TASK INSTRUCTIONS:
The answer is every line in the data below that contains the word "switching".

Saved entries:

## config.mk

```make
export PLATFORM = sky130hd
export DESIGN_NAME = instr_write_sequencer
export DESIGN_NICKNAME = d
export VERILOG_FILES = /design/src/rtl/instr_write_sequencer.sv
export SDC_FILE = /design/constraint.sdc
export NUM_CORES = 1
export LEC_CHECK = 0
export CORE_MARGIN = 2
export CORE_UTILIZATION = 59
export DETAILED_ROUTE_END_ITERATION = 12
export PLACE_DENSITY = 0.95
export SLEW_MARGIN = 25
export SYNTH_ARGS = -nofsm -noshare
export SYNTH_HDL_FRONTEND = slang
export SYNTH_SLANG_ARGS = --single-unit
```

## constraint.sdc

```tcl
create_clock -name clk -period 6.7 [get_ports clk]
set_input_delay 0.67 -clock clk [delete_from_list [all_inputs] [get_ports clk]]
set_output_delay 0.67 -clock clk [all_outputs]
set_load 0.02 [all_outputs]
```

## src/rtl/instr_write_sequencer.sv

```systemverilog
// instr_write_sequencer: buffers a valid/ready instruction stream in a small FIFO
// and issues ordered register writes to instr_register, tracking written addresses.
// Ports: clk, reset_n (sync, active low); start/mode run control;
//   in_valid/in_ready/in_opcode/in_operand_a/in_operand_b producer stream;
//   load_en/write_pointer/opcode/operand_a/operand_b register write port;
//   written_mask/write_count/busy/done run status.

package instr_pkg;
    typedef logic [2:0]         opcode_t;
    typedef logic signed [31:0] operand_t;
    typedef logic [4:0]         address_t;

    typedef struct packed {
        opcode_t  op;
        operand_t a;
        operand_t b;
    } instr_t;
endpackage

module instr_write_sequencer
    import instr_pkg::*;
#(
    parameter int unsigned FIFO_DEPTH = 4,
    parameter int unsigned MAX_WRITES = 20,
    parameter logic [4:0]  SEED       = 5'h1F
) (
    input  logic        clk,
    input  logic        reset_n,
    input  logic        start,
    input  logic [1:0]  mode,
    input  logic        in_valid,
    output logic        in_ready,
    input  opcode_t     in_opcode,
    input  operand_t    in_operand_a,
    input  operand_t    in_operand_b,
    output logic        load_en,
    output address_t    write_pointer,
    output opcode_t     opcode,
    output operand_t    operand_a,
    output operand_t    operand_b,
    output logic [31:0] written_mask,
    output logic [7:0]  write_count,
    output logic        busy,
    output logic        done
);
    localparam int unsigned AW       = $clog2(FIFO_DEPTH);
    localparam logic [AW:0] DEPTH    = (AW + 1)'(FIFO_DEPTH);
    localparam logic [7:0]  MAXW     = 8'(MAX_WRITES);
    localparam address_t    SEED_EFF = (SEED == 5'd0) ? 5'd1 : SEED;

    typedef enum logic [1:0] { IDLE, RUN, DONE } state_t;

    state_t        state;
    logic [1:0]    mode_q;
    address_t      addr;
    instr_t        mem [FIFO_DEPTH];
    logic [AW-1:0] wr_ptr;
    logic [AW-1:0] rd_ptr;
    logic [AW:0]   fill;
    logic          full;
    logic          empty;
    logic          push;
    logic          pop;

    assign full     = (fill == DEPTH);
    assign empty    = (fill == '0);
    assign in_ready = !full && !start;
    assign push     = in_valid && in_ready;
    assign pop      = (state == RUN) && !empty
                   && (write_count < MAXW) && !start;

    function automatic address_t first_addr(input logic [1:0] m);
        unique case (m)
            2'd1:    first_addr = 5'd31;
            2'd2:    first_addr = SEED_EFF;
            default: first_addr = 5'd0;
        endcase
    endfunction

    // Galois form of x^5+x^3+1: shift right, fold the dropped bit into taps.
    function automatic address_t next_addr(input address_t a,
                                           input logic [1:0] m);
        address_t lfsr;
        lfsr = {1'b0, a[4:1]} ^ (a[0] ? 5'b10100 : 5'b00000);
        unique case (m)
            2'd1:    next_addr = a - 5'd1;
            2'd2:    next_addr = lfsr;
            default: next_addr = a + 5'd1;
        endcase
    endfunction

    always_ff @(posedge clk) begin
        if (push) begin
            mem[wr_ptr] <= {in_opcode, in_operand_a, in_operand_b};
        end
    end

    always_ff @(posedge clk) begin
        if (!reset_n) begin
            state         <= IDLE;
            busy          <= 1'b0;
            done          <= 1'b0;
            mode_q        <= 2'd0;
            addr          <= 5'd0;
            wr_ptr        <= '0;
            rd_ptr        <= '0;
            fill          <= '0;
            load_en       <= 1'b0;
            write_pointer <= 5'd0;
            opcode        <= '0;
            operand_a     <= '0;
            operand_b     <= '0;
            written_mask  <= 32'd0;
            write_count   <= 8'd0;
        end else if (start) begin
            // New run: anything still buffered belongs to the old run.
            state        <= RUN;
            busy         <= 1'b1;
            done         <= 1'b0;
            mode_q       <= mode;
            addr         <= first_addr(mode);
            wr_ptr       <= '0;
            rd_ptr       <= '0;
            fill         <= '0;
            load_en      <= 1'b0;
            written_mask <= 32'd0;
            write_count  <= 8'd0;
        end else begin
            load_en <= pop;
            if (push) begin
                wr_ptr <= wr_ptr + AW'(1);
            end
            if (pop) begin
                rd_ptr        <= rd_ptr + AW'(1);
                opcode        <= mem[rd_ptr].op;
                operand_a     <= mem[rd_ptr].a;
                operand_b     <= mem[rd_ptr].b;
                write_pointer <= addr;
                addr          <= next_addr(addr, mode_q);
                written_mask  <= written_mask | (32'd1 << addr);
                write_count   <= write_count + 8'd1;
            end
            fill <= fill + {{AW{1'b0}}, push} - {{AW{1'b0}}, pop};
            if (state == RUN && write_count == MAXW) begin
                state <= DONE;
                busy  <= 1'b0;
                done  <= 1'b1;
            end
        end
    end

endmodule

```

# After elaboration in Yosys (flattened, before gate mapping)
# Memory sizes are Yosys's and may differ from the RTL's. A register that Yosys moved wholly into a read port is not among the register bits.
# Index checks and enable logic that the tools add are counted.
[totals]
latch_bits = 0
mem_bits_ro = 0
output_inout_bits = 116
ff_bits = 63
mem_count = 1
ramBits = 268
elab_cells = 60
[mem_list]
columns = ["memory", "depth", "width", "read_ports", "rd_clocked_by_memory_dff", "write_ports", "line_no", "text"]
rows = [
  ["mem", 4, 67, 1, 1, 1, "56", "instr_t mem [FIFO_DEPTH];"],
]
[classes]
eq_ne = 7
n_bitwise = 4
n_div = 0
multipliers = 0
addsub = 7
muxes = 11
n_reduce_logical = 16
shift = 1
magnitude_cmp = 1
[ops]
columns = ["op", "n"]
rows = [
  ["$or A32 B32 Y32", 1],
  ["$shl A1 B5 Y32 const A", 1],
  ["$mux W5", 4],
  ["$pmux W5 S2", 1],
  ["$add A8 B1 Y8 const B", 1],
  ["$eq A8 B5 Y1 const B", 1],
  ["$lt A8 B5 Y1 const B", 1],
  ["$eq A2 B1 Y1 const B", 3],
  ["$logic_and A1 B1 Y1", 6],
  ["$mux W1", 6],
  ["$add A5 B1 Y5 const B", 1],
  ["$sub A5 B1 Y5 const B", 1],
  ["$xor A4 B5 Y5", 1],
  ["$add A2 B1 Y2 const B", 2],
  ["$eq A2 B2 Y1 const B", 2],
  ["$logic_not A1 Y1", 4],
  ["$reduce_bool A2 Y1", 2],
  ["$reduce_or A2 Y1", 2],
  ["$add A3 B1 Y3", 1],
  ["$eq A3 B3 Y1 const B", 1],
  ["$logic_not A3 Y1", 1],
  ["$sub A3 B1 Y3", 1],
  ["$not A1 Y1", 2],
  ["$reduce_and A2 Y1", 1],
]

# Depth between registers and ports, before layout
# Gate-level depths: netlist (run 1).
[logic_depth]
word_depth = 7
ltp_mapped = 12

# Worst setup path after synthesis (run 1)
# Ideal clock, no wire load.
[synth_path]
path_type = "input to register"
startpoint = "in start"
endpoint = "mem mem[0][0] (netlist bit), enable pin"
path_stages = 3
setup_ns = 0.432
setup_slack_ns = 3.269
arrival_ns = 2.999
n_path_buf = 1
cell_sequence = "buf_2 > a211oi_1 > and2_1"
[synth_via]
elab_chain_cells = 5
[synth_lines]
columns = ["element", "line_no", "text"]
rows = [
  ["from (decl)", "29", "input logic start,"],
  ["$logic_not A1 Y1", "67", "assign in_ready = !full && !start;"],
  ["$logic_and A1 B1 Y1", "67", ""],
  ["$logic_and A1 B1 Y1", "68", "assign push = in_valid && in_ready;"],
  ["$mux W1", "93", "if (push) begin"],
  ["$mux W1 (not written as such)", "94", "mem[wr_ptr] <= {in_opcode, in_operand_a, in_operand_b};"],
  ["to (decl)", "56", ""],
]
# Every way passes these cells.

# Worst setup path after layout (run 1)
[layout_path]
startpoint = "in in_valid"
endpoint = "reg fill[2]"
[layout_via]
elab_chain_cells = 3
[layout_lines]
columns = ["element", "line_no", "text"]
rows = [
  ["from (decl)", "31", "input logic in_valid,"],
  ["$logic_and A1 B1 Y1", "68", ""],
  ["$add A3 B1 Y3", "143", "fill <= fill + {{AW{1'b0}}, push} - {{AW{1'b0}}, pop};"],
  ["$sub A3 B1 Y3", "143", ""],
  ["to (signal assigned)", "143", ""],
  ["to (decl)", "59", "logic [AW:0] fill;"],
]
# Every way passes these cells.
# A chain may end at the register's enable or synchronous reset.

* * *

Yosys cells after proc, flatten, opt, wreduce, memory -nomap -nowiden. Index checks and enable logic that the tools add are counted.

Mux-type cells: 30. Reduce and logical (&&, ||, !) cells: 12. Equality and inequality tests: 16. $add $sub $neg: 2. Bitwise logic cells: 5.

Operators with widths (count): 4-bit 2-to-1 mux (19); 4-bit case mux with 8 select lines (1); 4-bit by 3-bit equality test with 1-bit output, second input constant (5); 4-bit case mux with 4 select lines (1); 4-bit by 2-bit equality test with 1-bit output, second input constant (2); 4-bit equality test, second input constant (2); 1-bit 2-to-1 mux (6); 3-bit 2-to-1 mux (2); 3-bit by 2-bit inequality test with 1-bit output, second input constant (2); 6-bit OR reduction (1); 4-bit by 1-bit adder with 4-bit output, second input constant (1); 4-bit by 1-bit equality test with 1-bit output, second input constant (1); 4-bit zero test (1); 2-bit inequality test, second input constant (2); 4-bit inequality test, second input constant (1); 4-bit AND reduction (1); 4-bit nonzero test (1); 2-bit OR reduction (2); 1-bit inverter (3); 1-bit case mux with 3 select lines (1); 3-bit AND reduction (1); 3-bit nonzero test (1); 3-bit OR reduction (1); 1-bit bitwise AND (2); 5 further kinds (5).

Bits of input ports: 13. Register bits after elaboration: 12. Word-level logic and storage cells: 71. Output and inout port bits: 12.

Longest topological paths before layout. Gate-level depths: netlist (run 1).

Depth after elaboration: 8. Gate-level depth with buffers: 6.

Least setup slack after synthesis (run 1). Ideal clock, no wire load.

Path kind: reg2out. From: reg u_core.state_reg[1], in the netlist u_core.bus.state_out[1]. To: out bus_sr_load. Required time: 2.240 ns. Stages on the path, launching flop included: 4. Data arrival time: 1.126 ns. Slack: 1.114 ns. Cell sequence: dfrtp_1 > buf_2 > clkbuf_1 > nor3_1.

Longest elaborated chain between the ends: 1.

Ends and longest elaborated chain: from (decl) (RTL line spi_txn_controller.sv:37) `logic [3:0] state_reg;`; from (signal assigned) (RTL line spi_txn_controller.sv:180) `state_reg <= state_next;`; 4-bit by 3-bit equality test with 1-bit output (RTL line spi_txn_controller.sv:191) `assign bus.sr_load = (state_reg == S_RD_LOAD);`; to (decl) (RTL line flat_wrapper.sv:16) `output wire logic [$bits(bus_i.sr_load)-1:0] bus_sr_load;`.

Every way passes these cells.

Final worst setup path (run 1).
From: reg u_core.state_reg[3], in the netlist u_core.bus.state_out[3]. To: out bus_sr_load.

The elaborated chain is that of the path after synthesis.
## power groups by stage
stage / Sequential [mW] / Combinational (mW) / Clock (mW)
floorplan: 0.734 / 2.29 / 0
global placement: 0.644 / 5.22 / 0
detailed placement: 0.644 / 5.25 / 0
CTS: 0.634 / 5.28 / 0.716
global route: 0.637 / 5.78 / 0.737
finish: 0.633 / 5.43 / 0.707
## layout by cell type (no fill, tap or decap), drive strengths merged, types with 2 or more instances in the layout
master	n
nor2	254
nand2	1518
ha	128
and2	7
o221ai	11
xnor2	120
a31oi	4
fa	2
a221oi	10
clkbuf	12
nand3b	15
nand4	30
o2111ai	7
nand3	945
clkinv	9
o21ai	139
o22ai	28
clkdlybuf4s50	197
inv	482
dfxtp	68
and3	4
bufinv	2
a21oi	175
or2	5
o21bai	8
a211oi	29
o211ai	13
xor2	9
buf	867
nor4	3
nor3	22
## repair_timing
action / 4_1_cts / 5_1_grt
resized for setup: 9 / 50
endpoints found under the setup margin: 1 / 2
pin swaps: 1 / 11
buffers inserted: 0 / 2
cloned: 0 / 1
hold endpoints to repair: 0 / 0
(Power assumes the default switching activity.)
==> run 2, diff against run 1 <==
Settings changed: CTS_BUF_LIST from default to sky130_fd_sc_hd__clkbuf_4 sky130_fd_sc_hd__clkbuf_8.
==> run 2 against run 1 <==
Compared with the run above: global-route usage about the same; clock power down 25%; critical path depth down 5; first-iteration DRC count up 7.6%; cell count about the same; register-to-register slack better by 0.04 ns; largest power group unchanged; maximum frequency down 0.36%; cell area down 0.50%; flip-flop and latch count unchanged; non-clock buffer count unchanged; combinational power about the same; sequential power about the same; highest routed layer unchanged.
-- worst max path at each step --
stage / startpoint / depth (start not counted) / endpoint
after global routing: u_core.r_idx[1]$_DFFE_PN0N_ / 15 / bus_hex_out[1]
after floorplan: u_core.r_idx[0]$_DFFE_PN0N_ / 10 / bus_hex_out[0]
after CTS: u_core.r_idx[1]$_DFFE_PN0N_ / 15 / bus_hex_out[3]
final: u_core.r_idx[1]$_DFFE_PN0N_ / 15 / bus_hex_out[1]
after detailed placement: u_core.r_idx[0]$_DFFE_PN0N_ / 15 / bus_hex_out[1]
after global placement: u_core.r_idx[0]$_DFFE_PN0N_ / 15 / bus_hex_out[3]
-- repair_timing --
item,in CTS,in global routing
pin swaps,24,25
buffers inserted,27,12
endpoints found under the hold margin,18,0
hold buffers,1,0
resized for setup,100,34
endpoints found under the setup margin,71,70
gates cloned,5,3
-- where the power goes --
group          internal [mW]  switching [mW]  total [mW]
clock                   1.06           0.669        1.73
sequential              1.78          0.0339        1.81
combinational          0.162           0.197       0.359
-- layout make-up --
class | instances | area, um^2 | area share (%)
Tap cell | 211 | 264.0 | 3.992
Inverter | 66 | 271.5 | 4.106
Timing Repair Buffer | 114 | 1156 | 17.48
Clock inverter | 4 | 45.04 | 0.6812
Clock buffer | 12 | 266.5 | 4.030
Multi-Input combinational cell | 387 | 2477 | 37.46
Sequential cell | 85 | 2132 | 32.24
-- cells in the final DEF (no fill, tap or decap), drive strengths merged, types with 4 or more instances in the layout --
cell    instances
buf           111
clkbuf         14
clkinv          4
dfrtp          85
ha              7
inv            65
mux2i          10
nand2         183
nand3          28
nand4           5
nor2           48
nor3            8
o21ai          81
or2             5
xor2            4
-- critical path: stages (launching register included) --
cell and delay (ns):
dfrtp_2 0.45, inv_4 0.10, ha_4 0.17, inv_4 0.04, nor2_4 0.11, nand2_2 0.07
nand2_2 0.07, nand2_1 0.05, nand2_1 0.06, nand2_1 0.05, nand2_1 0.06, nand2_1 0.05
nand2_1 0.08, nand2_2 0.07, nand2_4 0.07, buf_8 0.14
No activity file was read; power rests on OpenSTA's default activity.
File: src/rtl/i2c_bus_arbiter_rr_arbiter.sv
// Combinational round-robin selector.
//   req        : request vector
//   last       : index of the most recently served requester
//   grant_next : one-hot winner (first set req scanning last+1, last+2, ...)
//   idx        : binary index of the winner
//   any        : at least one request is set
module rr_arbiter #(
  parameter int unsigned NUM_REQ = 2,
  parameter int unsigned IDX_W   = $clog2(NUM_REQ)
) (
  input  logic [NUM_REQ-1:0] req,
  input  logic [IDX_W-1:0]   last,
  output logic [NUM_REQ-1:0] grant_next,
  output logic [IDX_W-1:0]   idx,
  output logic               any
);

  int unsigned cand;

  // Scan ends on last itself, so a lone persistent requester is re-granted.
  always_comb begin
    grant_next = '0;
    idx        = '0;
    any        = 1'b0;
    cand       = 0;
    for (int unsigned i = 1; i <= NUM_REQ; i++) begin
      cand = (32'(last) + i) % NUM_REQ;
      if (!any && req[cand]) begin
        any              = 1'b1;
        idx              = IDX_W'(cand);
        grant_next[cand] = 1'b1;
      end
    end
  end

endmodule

COMPLETED TASK:
(Power assumes the default switching activity.)
group          internal [mW]  switching [mW]  total [mW]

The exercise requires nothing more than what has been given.